[[ Material to process open ]]

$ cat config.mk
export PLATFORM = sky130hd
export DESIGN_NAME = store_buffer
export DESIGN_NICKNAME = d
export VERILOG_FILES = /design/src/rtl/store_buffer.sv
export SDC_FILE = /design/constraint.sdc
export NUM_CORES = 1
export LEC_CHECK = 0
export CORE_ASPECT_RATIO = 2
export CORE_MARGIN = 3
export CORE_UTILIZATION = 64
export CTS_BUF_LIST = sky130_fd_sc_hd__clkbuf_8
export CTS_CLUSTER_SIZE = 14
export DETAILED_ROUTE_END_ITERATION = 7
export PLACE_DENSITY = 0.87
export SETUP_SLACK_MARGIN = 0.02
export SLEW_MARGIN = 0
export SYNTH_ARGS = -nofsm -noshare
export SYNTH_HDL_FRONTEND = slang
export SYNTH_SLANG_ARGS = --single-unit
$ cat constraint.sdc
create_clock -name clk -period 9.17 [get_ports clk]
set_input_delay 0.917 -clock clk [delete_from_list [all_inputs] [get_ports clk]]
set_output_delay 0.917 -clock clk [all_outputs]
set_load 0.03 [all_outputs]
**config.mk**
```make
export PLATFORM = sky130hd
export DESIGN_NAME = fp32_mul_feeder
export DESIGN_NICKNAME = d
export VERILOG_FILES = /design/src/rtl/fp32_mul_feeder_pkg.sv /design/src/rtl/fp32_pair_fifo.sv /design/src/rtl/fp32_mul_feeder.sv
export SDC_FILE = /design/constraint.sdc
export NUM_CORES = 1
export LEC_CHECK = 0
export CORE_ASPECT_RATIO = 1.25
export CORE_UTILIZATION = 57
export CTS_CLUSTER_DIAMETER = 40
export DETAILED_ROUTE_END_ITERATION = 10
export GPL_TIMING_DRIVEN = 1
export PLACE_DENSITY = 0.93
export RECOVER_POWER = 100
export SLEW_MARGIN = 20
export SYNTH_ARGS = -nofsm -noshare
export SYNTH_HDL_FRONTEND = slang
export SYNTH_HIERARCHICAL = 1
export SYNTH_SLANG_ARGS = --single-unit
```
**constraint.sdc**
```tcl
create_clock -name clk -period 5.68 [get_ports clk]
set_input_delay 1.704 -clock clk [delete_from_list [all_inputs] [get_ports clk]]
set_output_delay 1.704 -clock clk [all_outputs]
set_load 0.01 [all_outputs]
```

[[ Material to process closed ]]

**Your instructions**
With the line containing "create_clock -name clk -period 9.17" as the first and the last line of the data as the final one, copy every line between them exactly, those two included.

**Worked solution**
create_clock -name clk -period 9.17 [get_ports clk]
set_input_delay 0.917 -clock clk [delete_from_list [all_inputs] [get_ports clk]]
set_output_delay 0.917 -clock clk [all_outputs]
set_load 0.03 [all_outputs]
**config.mk**
```make
export PLATFORM = sky130hd
export DESIGN_NAME = fp32_mul_feeder
export DESIGN_NICKNAME = d
export VERILOG_FILES = /design/src/rtl/fp32_mul_feeder_pkg.sv /design/src/rtl/fp32_pair_fifo.sv /design/src/rtl/fp32_mul_feeder.sv
export SDC_FILE = /design/constraint.sdc
export NUM_CORES = 1
export LEC_CHECK = 0
export CORE_ASPECT_RATIO = 1.25
export CORE_UTILIZATION = 57
export CTS_CLUSTER_DIAMETER = 40
export DETAILED_ROUTE_END_ITERATION = 10
export GPL_TIMING_DRIVEN = 1
export PLACE_DENSITY = 0.93
export RECOVER_POWER = 100
export SLEW_MARGIN = 20
export SYNTH_ARGS = -nofsm -noshare
export SYNTH_HDL_FRONTEND = slang
export SYNTH_HIERARCHICAL = 1
export SYNTH_SLANG_ARGS = --single-unit
```
**constraint.sdc**
```tcl
create_clock -name clk -period 5.68 [get_ports clk]
set_input_delay 1.704 -clock clk [delete_from_list [all_inputs] [get_ports clk]]
set_output_delay 1.704 -clock clk [all_outputs]
set_load 0.01 [all_outputs]
```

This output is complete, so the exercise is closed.